Exercise brief: Of all the entries below, retype only the lines from the one with "endpoints found under" through the one with "Inverter,15,63.8,0.500", exactly as they appear.

Exercise material:
--- START ---

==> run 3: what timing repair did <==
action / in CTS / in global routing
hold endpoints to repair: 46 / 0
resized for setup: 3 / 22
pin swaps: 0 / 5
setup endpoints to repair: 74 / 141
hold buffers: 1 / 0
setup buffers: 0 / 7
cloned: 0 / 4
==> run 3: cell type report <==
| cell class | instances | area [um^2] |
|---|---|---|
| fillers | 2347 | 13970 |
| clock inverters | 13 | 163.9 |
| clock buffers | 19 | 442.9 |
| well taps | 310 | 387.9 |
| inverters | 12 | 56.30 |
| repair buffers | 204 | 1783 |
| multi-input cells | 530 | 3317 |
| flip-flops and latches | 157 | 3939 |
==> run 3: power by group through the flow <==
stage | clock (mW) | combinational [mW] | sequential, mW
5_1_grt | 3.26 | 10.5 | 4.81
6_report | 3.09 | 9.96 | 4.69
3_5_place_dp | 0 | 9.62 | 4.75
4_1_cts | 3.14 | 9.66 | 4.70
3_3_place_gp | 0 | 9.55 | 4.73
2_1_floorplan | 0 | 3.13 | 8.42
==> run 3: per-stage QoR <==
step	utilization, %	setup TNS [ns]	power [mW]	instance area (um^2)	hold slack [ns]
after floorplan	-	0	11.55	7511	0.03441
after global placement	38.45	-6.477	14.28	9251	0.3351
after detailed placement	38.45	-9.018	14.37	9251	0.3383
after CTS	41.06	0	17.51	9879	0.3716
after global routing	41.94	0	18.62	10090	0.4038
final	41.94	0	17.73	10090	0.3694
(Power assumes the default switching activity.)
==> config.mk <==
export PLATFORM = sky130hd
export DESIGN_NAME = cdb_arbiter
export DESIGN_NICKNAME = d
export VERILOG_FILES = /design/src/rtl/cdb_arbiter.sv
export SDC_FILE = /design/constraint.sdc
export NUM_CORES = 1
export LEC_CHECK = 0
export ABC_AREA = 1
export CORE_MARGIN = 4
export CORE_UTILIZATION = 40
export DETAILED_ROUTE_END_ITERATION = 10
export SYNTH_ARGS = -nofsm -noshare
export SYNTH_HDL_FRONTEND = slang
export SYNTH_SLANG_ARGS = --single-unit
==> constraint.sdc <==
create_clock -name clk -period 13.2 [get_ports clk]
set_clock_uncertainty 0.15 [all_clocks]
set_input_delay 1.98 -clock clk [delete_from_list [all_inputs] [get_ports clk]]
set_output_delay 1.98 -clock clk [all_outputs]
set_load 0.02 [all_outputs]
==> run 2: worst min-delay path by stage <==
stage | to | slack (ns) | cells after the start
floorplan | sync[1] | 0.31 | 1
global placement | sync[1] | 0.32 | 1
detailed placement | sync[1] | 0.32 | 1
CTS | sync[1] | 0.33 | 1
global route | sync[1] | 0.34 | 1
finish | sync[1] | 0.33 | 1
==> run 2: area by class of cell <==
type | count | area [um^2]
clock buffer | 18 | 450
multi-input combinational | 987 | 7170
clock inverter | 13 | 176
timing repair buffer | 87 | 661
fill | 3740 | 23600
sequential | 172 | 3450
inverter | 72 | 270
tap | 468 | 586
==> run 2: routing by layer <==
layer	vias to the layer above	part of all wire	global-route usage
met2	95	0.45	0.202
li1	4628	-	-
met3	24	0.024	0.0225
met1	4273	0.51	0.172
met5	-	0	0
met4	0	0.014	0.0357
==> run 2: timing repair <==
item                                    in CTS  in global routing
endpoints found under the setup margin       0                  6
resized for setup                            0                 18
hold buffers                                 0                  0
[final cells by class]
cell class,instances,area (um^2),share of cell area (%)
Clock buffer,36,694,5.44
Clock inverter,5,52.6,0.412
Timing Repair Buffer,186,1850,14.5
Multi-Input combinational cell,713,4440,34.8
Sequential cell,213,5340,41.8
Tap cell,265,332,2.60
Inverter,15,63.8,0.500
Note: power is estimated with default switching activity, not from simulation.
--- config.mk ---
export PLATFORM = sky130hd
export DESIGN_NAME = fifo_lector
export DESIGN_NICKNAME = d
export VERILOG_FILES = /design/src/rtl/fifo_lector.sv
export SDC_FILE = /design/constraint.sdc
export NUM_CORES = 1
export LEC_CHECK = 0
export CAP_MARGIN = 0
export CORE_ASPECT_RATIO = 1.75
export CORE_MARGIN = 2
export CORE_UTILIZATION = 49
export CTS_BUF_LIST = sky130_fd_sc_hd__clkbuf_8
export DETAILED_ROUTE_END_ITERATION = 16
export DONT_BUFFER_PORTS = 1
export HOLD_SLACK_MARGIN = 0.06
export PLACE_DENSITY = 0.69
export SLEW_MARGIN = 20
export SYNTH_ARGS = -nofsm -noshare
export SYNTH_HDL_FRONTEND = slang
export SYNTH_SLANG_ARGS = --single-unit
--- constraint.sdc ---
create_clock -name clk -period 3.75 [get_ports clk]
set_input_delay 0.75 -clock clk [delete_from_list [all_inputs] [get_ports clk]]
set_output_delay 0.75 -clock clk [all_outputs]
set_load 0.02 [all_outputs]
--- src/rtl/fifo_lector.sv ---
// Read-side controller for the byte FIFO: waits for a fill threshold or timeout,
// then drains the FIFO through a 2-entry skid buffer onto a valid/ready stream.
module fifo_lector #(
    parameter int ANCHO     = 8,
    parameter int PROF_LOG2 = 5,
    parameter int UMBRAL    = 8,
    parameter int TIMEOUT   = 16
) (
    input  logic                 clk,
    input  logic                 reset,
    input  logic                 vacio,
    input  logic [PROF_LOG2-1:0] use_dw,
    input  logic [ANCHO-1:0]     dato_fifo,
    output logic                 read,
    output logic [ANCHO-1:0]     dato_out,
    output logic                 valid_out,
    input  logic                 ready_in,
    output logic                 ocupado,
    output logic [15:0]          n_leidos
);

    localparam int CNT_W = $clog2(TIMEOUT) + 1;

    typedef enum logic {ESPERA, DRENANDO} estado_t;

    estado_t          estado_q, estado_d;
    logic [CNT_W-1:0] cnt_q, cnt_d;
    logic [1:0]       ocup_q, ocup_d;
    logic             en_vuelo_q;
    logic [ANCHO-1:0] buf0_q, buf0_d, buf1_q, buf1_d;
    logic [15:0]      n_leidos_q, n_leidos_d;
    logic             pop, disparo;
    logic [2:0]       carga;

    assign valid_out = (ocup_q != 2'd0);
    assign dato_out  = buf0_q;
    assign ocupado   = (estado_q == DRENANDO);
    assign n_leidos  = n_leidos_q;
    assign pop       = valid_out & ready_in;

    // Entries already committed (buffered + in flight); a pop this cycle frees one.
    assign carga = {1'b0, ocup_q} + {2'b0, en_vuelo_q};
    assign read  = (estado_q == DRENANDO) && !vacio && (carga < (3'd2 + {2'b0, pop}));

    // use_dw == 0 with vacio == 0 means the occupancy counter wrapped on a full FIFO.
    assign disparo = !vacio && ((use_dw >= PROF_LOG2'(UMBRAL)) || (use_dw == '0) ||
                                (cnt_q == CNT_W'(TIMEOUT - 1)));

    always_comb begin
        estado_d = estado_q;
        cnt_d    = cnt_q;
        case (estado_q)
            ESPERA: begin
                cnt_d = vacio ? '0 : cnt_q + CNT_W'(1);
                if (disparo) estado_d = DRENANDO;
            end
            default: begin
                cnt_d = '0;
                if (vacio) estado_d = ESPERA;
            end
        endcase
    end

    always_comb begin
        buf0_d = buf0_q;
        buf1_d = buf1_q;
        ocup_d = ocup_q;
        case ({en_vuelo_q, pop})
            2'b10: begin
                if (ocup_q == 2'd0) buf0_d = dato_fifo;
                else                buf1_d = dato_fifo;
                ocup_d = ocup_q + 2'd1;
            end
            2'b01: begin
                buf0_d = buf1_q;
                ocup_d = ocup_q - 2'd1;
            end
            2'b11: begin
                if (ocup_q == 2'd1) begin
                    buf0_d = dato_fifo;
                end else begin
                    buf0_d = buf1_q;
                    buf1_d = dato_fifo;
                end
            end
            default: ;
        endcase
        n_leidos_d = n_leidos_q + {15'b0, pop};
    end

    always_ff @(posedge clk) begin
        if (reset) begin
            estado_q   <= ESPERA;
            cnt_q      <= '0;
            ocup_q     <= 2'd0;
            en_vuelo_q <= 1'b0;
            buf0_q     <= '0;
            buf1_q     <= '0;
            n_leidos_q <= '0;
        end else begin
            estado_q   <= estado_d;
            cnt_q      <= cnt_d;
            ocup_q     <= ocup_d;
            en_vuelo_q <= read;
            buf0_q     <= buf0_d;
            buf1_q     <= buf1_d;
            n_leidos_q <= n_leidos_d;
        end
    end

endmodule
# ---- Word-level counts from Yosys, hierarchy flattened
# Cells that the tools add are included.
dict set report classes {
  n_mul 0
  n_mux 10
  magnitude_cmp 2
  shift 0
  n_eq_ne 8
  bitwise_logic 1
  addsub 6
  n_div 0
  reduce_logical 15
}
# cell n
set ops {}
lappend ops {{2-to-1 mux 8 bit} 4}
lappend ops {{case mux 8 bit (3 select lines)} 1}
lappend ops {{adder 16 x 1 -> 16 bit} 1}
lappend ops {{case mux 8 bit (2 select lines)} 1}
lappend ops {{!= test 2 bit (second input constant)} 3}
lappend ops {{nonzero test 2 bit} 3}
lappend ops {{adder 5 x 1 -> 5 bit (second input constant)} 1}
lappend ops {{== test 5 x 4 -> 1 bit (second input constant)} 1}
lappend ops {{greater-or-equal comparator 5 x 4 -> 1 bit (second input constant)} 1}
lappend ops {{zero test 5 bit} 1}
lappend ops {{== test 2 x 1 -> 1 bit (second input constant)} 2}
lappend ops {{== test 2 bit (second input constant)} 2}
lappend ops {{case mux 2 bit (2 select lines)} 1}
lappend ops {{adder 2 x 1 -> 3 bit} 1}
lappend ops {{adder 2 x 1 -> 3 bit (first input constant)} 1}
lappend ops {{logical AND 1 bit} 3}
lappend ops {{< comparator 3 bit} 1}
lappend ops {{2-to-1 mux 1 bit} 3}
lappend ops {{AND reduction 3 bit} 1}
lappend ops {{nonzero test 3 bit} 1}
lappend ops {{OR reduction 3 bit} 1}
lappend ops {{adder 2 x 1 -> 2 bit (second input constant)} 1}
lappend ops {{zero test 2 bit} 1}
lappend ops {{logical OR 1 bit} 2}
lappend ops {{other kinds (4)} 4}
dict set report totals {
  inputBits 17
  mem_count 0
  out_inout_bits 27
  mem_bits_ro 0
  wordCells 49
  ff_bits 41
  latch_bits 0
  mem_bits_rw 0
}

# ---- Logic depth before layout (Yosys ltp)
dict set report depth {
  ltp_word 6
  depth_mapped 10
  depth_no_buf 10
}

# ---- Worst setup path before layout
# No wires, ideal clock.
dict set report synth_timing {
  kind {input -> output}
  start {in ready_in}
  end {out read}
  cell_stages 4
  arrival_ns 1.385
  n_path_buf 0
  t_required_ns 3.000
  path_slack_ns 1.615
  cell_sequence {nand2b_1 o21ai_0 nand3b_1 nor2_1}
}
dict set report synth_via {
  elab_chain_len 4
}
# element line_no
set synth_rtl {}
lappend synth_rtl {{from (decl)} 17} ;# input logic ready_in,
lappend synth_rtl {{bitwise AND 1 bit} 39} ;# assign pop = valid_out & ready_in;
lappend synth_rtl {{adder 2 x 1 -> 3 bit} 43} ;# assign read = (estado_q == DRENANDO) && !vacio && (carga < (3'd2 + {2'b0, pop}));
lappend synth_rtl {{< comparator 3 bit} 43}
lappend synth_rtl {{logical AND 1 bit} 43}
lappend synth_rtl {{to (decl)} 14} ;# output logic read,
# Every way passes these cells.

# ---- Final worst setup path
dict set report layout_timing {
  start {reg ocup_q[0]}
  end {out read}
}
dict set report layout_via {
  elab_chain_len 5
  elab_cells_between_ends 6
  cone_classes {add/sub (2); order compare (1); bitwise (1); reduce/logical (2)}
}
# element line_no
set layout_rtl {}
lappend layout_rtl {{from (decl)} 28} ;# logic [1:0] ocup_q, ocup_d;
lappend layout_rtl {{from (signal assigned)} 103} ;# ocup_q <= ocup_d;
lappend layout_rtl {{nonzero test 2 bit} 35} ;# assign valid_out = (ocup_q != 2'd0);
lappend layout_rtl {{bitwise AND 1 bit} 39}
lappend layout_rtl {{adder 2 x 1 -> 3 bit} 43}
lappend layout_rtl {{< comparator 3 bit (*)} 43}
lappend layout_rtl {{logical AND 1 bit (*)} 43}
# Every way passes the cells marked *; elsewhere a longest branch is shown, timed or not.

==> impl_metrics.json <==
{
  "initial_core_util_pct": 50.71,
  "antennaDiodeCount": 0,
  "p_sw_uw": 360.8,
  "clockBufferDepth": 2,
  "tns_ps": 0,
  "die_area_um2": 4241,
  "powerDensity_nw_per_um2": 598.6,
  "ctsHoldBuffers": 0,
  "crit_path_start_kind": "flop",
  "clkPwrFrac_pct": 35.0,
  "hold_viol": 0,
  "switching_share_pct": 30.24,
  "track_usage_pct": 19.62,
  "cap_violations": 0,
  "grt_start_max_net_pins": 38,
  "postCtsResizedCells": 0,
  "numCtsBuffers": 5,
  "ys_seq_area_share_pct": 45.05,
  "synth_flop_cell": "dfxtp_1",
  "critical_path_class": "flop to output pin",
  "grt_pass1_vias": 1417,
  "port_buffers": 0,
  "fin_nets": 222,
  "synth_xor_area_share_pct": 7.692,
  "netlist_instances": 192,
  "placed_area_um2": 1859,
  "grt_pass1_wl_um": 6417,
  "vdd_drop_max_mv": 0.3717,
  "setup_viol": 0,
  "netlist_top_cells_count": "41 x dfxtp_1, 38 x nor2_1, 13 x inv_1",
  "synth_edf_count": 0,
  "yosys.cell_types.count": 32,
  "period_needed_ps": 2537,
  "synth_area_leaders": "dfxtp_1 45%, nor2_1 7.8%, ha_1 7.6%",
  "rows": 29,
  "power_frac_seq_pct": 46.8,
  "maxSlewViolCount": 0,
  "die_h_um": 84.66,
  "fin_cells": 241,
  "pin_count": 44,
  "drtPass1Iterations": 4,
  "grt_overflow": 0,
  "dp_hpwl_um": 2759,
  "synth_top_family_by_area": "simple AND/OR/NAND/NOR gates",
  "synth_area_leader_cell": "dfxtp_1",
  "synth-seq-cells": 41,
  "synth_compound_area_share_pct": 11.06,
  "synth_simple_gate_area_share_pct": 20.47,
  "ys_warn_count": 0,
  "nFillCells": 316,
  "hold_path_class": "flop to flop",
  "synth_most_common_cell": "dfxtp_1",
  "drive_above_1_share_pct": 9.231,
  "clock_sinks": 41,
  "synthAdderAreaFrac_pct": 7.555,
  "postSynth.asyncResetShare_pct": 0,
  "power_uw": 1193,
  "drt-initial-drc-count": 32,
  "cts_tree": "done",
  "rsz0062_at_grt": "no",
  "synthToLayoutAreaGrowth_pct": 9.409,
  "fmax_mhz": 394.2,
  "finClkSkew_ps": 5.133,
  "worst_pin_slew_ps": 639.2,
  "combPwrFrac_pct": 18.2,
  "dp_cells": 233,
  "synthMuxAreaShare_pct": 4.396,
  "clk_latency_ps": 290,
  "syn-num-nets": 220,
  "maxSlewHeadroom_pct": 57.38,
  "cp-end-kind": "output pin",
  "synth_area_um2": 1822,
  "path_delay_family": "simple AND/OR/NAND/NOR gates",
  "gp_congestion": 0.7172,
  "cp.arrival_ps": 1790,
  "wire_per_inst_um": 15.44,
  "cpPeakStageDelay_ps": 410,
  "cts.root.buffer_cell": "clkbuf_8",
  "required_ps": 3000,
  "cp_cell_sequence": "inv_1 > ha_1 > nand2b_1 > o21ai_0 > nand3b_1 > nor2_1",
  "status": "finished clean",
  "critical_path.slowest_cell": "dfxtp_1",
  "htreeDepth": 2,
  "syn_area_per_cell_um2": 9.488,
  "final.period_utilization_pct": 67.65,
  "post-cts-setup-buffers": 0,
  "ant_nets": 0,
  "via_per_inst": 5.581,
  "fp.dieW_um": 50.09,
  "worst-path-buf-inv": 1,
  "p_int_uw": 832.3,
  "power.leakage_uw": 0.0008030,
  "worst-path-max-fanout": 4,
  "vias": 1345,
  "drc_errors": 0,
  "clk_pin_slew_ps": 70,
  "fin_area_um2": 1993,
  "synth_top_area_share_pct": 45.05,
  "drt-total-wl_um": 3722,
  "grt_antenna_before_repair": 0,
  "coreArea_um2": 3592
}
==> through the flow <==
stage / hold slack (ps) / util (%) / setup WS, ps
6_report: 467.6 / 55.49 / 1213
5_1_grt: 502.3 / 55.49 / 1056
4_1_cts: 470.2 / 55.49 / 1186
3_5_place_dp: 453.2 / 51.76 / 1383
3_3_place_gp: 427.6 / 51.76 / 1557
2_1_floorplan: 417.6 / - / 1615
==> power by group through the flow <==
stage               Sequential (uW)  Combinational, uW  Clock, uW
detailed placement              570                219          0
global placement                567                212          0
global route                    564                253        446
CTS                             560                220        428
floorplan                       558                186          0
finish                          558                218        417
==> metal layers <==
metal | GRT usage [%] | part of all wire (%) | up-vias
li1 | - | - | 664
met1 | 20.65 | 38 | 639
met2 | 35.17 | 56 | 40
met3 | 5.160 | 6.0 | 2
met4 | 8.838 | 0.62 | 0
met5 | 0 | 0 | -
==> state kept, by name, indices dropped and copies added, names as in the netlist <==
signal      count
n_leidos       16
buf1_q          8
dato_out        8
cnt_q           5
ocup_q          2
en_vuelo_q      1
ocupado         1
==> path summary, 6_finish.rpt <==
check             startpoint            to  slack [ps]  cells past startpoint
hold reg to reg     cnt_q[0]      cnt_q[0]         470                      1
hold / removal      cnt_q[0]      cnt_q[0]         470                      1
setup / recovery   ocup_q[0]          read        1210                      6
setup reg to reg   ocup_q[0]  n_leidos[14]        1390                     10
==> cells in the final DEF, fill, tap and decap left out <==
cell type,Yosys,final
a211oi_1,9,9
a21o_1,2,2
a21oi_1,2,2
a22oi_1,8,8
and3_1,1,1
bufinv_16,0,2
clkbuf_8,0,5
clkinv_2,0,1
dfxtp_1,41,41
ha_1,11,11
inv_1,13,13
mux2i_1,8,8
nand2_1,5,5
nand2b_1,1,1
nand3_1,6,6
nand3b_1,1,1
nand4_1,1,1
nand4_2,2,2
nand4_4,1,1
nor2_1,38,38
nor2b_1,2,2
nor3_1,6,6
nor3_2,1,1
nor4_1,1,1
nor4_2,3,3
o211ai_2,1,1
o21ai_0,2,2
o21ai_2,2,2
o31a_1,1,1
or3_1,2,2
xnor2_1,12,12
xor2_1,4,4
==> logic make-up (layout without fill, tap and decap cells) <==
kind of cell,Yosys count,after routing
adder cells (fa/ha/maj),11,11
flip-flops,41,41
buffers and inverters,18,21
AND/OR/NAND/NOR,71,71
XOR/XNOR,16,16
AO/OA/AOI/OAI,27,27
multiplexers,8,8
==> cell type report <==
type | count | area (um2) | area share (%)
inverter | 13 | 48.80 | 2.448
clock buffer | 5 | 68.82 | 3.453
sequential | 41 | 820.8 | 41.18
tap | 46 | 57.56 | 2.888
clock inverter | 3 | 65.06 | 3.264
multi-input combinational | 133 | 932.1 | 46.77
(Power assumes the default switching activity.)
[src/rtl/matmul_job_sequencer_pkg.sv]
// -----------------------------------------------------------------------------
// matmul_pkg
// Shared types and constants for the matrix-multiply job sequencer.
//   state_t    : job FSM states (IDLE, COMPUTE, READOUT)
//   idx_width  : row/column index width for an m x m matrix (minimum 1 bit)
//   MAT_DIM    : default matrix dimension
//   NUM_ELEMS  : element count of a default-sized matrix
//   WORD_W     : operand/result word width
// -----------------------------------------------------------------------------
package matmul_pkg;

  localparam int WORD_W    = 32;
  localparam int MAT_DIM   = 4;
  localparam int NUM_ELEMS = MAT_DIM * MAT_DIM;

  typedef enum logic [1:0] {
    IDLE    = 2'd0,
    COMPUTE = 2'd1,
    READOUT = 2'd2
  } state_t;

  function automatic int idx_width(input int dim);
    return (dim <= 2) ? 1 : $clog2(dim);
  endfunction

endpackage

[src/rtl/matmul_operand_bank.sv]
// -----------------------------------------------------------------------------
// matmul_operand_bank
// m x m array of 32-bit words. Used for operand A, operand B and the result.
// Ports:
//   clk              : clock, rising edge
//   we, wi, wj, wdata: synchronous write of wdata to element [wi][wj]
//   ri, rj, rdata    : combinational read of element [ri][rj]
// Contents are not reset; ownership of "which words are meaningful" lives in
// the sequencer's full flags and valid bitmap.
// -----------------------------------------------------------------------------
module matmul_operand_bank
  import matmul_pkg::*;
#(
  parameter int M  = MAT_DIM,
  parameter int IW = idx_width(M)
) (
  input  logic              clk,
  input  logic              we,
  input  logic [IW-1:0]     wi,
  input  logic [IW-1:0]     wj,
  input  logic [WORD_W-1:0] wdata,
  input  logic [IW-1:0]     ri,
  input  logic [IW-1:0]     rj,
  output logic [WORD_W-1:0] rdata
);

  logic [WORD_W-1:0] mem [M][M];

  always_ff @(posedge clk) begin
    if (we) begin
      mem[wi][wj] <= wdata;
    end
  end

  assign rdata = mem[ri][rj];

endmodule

--- END ---

Reply:
endpoints found under the setup margin       0                  6
resized for setup                            0                 18
hold buffers                                 0                  0
[final cells by class]
cell class,instances,area (um^2),share of cell area (%)
Clock buffer,36,694,5.44
Clock inverter,5,52.6,0.412
Timing Repair Buffer,186,1850,14.5
Multi-Input combinational cell,713,4440,34.8
Sequential cell,213,5340,41.8
Tap cell,265,332,2.60
Inverter,15,63.8,0.500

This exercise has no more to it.